Proving that a set is empty (or is a subset to $\varnothing$) I want to prove that set $A$ is empty ($A = \varnothing$).
Intuitively, I understand that a way to do it would to be to falsely assume $ x \in A$ and show a contradiction (because if it's empty, $x \notin A$).
But I don't understand how that works mathematically.
Mathematically, I'm tripping because I need to prove is $A \subseteq \varnothing$, which would mean that $\forall x. \text{ if } x \in A \text{ then } x \in \varnothing$ (I'm aware that doesn't makes sense, but still required, which is why I'm confused).

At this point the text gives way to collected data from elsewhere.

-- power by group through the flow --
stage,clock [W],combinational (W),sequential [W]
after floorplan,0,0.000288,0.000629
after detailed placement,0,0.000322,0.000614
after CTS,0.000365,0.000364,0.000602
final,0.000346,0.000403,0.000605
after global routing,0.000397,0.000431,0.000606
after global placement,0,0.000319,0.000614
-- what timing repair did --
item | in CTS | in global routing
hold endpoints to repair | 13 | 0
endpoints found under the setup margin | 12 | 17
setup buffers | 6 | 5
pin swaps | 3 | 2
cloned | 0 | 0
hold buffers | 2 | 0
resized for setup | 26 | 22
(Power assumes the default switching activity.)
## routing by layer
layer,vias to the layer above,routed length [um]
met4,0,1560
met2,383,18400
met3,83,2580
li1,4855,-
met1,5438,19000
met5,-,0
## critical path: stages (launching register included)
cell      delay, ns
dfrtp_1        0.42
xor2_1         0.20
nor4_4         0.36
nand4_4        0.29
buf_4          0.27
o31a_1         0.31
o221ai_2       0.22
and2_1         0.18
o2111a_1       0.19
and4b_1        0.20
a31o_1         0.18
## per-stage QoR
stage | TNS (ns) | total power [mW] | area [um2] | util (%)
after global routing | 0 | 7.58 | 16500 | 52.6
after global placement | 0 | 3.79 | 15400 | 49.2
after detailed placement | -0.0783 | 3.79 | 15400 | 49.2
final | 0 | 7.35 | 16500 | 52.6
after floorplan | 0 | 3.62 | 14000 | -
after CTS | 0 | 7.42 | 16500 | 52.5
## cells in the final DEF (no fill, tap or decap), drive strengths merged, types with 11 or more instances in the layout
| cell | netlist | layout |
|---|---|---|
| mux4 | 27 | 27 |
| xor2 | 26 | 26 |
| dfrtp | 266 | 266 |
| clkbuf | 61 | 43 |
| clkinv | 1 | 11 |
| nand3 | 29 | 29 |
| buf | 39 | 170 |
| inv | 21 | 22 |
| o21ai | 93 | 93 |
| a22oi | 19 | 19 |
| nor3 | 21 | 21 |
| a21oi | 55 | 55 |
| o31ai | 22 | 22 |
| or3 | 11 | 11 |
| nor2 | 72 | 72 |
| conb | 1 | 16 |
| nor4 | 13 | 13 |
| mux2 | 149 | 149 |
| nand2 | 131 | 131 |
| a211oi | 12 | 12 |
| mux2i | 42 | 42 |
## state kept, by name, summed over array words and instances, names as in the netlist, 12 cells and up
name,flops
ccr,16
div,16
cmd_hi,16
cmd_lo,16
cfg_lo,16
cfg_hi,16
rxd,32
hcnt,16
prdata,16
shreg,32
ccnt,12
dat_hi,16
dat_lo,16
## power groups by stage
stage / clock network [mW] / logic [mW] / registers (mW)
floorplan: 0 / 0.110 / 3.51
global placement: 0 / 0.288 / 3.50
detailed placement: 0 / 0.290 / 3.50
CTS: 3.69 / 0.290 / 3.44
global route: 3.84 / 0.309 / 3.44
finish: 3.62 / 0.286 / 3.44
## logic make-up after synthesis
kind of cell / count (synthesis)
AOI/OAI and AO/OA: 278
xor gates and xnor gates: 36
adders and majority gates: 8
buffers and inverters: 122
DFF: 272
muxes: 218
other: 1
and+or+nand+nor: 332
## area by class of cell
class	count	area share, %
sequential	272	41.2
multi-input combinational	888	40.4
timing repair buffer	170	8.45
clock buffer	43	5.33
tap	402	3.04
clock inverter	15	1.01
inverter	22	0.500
==> src/design/cdec_core.sv <==
// decode and execute slice for move, or, multiply and negate instructions
//
// Contract
// - or literal into accumulator, only n z flags
// - or file into destination, only n z flags
// - destination bit zero accumulator, one file
// - bank bit zero access bank, one bank register
// - eight bit address covers whole selected bank
// - pointer load two words, high then low
// - file move to destination, n z flags
// - two word move, twelve bit addresses, no flags
// - move reads first cycle, writes second end
// - bank load literal, one cycle, no flags
// - literal move into accumulator, no flags
// - accumulator store to file, no flags
// - literal multiply into product pair
// - file multiply into product, operands kept
// - multiplies one cycle, never touch flags
// - negate file byte, five flags updated
module cdec_core
   import cdec_pkg::*;
(
   // clock and reset
   input  wire logic           clk_sys_in,
   input  wire logic           rstn_in,
   // apb slave
   input  wire logic           psel_in,
   input  wire logic           penable_in,
   input  wire logic           pwrite_in,
   input  wire logic [11:0]    paddr_in,
   input  wire logic [31:0]    pwdata_in,
   output logic      [31:0]    prdata_out,
   output logic                pready_out,
   output logic                pslverr_out,
   // instruction fetch
   input  wire logic           instr_valid_in,
   input  wire logic [15:0]    instr_word_in,
   output logic                instr_ack_out,
   output logic      [1:0]     phase_out,
   // banked data file
   output cdec_file_req_t      file_req_out,
   input  wire logic [7:0]     file_rdata_in
);

   logic [1:0]     phase_q;            // current quarter of the cycle
   cdec_state_t    state_q;            // first or second word expected
   cdec_state_t    state_d;            // state after this execute
   logic [15:0]    instr_q;            // word taken at the cycle start
   logic           cur_valid_q;        // a word was taken this cycle
   logic           ack_q;              // word consumed pulse
   logic           run_q;              // software run enable
   logic [7:0]     acc_q;              // working_accumulator
   logic [7:0]     bank_q;             // bank_select_reg
   logic [15:0]    prod_q;             // product_high_byte:low byte
   logic [4:0]     flags_q;            // n ovf z dig c
   logic [7:0]     hold_q;             // source byte of file move
   logic [1:0]     ptr_sel_q;          // pointer picked by first word
   logic [11:0]    ptr_q [PTR_COUNT];  // file_select_pointer set
   cdec_file_req_t file_req_q;         // registered file request
   logic           pready_q;           // apb answer
   logic           pslverr_q;          // apb error answer
   logic [31:0]    prdata_q;           // apb read data

   logic           take;               // word accepted at this edge
   logic           ex_go;              // execute edge of a live cycle
   logic [7:0]     k;                  // immediate byte
   logic           dec_or_lit;
   logic           dec_bank_load;
   logic           dec_lit_move;
   logic           dec_lit_mul;
   logic           dec_or_file;
   logic           dec_file_move;
   logic           dec_acc_store;
   logic           dec_negate;
   logic           dec_file_mul;
   logic           dec_ptr_load;
   logic           dec_f2f;
   logic [7:0]     ex_res;             // alu result byte
   logic           ex_dest;            // result follows destination bit
   logic           ex_file_we;         // write file in q4
   logic [7:0]     ex_wdata;           // byte to write
   logic           ex_acc_we;
   logic [7:0]     ex_acc;
   logic           ex_nz;              // update n and z only
   logic           ex_neg;             // update all five flags
   logic           ex_prod_we;
   logic [15:0]    ex_prod;
   logic           ex_bank_we;
   logic           ex_ptr_hi_we;
   logic           ex_ptr_lo_we;
   logic           ex_hold_we;
   logic [31:0]    rd_mux;             // apb read value
   logic           rd_hit;             // apb address is mapped
   logic [31:0]    ptr_rd [PTR_COUNT]; // pointer read lanes
   logic [PTR_COUNT-1:0] ptr_hit;      // pointer address match

   // bank or access page address of a single-word file instruction
   function automatic logic [11:0] file_addr(input logic [15:0] w,
                                             input logic [7:0]  bank);
      if (!w[BIT_BANK]) begin
         // access bank overrides the bank register
         if (w[7:0] < ACCESS_SPLIT) begin
            return {ACCESS_LOW_PAGE, w[7:0]};
         end
         return {ACCESS_HIGH_PAGE, w[7:0]};
      end
      // eight bit offset reaches every byte of the bank
      return {bank[3:0], w[7:0]};
   endfunction : file_addr

   // single-word instructions that read a file byte in q2
   function automatic logic reads_file(input logic [15:0] w);
      return (w[15:10] == OP_OR_FILE) || (w[15:10] == OP_FILE_MOVE) ||
             (w[15:9] == OP_ACC_STORE) || (w[15:9] == OP_NEGATE) ||
             (w[15:9] == OP_FILE_MUL);
   endfunction : reads_file

   assign take  = (phase_q == PH_Q1) && run_q && instr_valid_in;
   assign ex_go = cur_valid_q && (phase_q == PH_Q3);
   assign k     = instr_q[7:0];

   // opcode decode of the held word
   assign dec_or_lit    = instr_q[15:8] == OP_OR_LITERAL;
   assign dec_bank_load = instr_q[15:8] == OP_BANK_LOAD;
   assign dec_lit_move  = instr_q[15:8] == OP_LITERAL_MOVE;
   assign dec_lit_mul   = instr_q[15:8] == OP_LITERAL_MUL;
   assign dec_or_file   = instr_q[15:10] == OP_OR_FILE;
   assign dec_file_move = instr_q[15:10] == OP_FILE_MOVE;
   assign dec_acc_store = instr_q[15:9] == OP_ACC_STORE;
   assign dec_negate    = instr_q[15:9] == OP_NEGATE;
   assign dec_file_mul  = instr_q[15:9] == OP_FILE_MUL;
   assign dec_ptr_load  = instr_q[15:6] == OP_PTR_LOAD;
   assign dec_f2f       = instr_q[15:12] == OP_F2F_SRC;

   // quarter counter, free running
   always_ff @(posedge clk_sys_in) begin
      if (!rstn_in) begin
         phase_q <= PH_Q1;
      end else begin
         phase_q <= phase_q + 2'h1;
      end
   end

   // fetch: one word per cycle, sampled only at the q1 edge
   always_ff @(posedge clk_sys_in) begin
      if (!rstn_in) begin
         cur_valid_q <= 1'b0;
         ack_q       <= 1'b0;
         instr_q     <= 16'h0000;
      end else begin
         ack_q <= take;
         if (phase_q == PH_Q1) begin
            cur_valid_q <= take;
            if (take) begin
               instr_q <= instr_word_in;
            end
         end
      end
   end

   // execute decode; unknown words fall through as idle
   always_comb begin
      ex_res       = 8'h00;
      ex_dest      = 1'b0;
      ex_file_we   = 1'b0;
      ex_wdata     = 8'h00;
      ex_acc_we    = 1'b0;
      ex_acc       = 8'h00;
      ex_nz        = 1'b0;
      ex_neg       = 1'b0;
      ex_prod_we   = 1'b0;
      ex_prod      = 16'h0000;
      ex_bank_we   = 1'b0;
      ex_ptr_hi_we = 1'b0;
      ex_ptr_lo_we = 1'b0;
      ex_hold_we   = 1'b0;
      state_d      = state_q;
      case (state_q)
         ST_FIRST: begin
            if (dec_or_lit) begin
               ex_res    = acc_q | k;
               ex_acc_we = 1'b1;
               ex_acc    = ex_res;
               ex_nz     = 1'b1;
            end else if (dec_bank_load) begin
               ex_bank_we = 1'b1;
            end else if (dec_lit_move) begin
               ex_acc_we = 1'b1;
               ex_acc    = k;
            end else if (dec_lit_mul) begin
               ex_prod_we = 1'b1;
               ex_prod    = {8'h00, acc_q} * {8'h00, k};
            end else if (dec_or_file) begin
               ex_res  = acc_q | file_rdata_in;
               ex_dest = 1'b1;
               ex_nz   = 1'b1;
            end else if (dec_file_move) begin
               ex_res  = file_rdata_in;
               ex_dest = 1'b1;
               ex_nz   = 1'b1;
            end else if (dec_acc_store) begin
               ex_file_we = 1'b1;
               ex_wdata   = acc_q;
            end else if (dec_negate) begin
               ex_res     = 8'h00 - file_rdata_in;
               ex_file_we = 1'b1;
               ex_wdata   = ex_res;
               ex_neg     = 1'b1;
            end else if (dec_file_mul) begin
               // neither operand is written back
               ex_prod_we = 1'b1;
               ex_prod    = {8'h00, acc_q} * {8'h00, file_rdata_in};
            end else if (dec_ptr_load) begin
               ex_ptr_hi_we = 1'b1;
               state_d      = ST_PTR_LOW;
            end else if (dec_f2f) begin
               ex_hold_we = 1'b1;
               state_d    = ST_MOVE_DST;
            end
            // zero word and 1111 words stay idle here
         end
         ST_PTR_LOW: begin
            ex_ptr_lo_we = instr_q[15:8] == OP_PTR_SECOND;
            state_d      = ST_FIRST;
         end
         ST_MOVE_DST: begin
            // target restriction is left to software
            ex_file_we = instr_q[15:12] == OP_SECOND;
            ex_wdata   = hold_q;
            state_d    = ST_FIRST;
         end
         default: begin
            state_d = ST_FIRST;
         end
      endcase
      // destination bit picks file or accumulator
      if (ex_dest) begin
         if (instr_q[BIT_DEST]) begin
            ex_file_we = 1'b1;
            ex_wdata   = ex_res;
         end else begin
            ex_acc_we = 1'b1;
            ex_acc    = ex_res;
         end
      end
   end

   // sequencer state, moved only at the execute edge
   always_ff @(posedge clk_sys_in) begin
      if (!rstn_in) begin
         state_q   <= ST_FIRST;
         hold_q    <= 8'h00;
         ptr_sel_q <= 2'h0;
      end else if (ex_go) begin
         state_q <= state_d;
         if (ex_hold_we) begin
            hold_q <= file_rdata_in;
         end
         if (ex_ptr_hi_we) begin
            ptr_sel_q <= instr_q[5:4];
         end
      end
   end

   // accumulator, bank register and product pair
   always_ff @(posedge clk_sys_in) begin
      if (!rstn_in) begin
         acc_q  <= ACC_RESET;
         bank_q <= BANK_RESET;
         prod_q <= PROD_RESET;
      end else if (ex_go) begin
         if (ex_acc_we) begin
            acc_q <= ex_acc;
         end
         if (ex_bank_we) begin
            bank_q <= k;
         end
         if (ex_prod_we) begin
            prod_q <= ex_prod;
         end
      end
   end

   // status flags; multiplies, literal moves and two-word moves leave them alone
   always_ff @(posedge clk_sys_in) begin
      if (!rstn_in) begin
         flags_q <= FLAGS_RESET;
      end else if (ex_go) begin
         if (ex_neg) begin
            // borrow style carry: set only when the operand was zero
            flags_q[FLG_C]   <= file_rdata_in == 8'h00;
            flags_q[FLG_DIG] <= file_rdata_in[3:0] == 4'h0;
            flags_q[FLG_OVF] <= file_rdata_in == 8'h80;
            flags_q[FLG_N]   <= ex_res[7];
            flags_q[FLG_Z]   <= ex_res == 8'h00;
         end else if (ex_nz) begin
            flags_q[FLG_N] <= ex_res[7];
            flags_q[FLG_Z] <= ex_res == 8'h00;
         end
      end
   end

   // file select pointers; a select of 3 writes nothing
   for (genvar i = 0; i < PTR_COUNT; i++) begin : g_ptr
      always_ff @(posedge clk_sys_in) begin
         if (!rstn_in) begin
            ptr_q[i] <= PTR_RESET;
         end else if (ex_go && ex_ptr_hi_we && instr_q[5:4] == 2'(i)) begin
            ptr_q[i][11:8] <= instr_q[3:0];
         end else if (ex_go && ex_ptr_lo_we && ptr_sel_q == 2'(i)) begin
            ptr_q[i][7:0] <= k;
         end
      end
      assign ptr_hit[i] = paddr_in == REG_PTR_BASE + 12'(PTR_STRIDE * i);
      assign ptr_rd[i]  = ptr_hit[i] ? {20'h00000, ptr_q[i]} : 32'h0;
   end

   // file request: read in q2, write in q4
   always_ff @(posedge clk_sys_in) begin
      if (!rstn_in) begin
         file_req_q <= '0;
      end else begin
         case (phase_q)
            PH_Q1: begin
               if (take && state_q == ST_FIRST &&
                   reads_file(instr_word_in)) begin
                  file_req_q.addr <= file_addr(instr_word_in, bank_q);
                  file_req_q.rd   <= 1'b1;
               end else if (take && state_q == ST_FIRST &&
                            instr_word_in[15:12] == OP_F2F_SRC) begin
                  file_req_q.addr <= instr_word_in[11:0];
                  file_req_q.rd   <= 1'b1;
               end else if (take && state_q == ST_MOVE_DST) begin
                  // dummy read of the move target
                  file_req_q.addr <= instr_word_in[11:0];
                  file_req_q.rd   <= 1'b1;
               end
            end
            PH_Q2: begin
               file_req_q.rd <= 1'b0;
            end
            PH_Q3: begin
               if (ex_go && ex_file_we) begin
                  file_req_q.wr    <= 1'b1;
                  file_req_q.wdata <= ex_wdata;
               end
            end
            default: begin
               file_req_q.wr <= 1'b0;
            end
         endcase
      end
   end

   // apb read mux; pointers fill the unnamed offsets
   always_comb begin
      rd_hit = 1'b1;
      case (paddr_in)
         REG_CTRL: rd_mux = {31'h00000000, run_q};
         REG_CORE: rd_mux = {11'h000, flags_q, bank_q, acc_q};
         REG_PROD: rd_mux = {16'h0000, prod_q};
         default: begin
            rd_mux = 32'h0;
            for (int j = 0; j < PTR_COUNT; j++) begin
               rd_mux = rd_mux | ptr_rd[j];
            end
            rd_hit = |ptr_hit;
         end
      endcase
   end

   // apb slave: one wait state, error on unmapped or read-only write
   always_ff @(posedge clk_sys_in) begin
      if (!rstn_in) begin
         pready_q  <= 1'b0;
         pslverr_q <= 1'b0;
         prdata_q  <= 32'h0;
         run_q     <= RUN_RESET;
      end else begin
         pready_q  <= psel_in && penable_in && !pready_q;
         pslverr_q <= 1'b0;
         if (psel_in && penable_in && !pready_q) begin
            if (pwrite_in) begin
               if (paddr_in == REG_CTRL) begin
                  run_q <= pwdata_in[BIT_RUN];
               end else begin
                  pslverr_q <= 1'b1;
               end
            end else begin
               prdata_q  <= rd_mux;
               pslverr_q <= !rd_hit;
            end
         end
      end
   end

   assign prdata_out    = prdata_q;
   assign pready_out    = pready_q;
   assign pslverr_out   = pslverr_q;
   assign instr_ack_out = ack_q;
   assign phase_out     = phase_q;
   assign file_req_out  = file_req_q;
endmodule : cdec_core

According to this question, the contradiction really is enough, but why? how does that help you prove $A \subseteq \varnothing$, for you to be ultimately able to say $A=\varnothing$?
 A: Because $x \in \varnothing$ is identically false, the only way $x \in A \implies x \in \varnothing$ can be true is if $x \in A$ is false.
Thus, the only way $\forall x: x \in A \implies x \in \varnothing$ can be true is if $x \in A$ is false for all $x$.
A: If you prove $\boldsymbol{A}\subseteq \boldsymbol{B}$ and $\boldsymbol{B}\subseteq \boldsymbol{A}$ then you know $\boldsymbol{A} = \boldsymbol{B}$.
Hint: 
The $\varnothing \subseteq \boldsymbol{A}$ by definition of being the empty set.
A: This is essentially a proof by contraction. In a proof by contradiction, you assume some assertion P is true, and then deduce a contradiction from it. You may then conclude P is false, as if it were true, a statement known to be false would be true.
To prove the set A is empty, begin by assuming A is non-empty. Using existential-instantiation, you may then define x to be an element of A (since you've assumed at least one exists). If you can then derive a contradiction from the assumption x is an element of A, the original supposition that A is non-empty must be wrong, and you may conclude A is empty.
"Mathematically, I'm tripping because I need to prove is A⊆∅, which would mean that ∀x. if x∈A then x∈∅"
Another way to look at it is that since anything follows from a contradiction, if you can prove a contradiction follows from the assumption x∈A, then you can prove anything including x∈∅ follows from the assumption x∈A.
A: $A=\{x\}$
but $A$ is a subset of  and equal to empty set:
empty set$=\{\}$
therefore, $A=$ empty set$=\{\}$ or $\{x\}$
but empty set is also a subset of $A$
therefore, probability of $A$ tending to null$=1$;also probability of $A$ tending to $\{x\}=1$
therefore, $A$ can be $= \{x\}$
$A$ can be$=\{\}$
therefore $A=\{\}$ because the possibility of $A$ tending to $\{\}$ is higher if and only if limits is involved.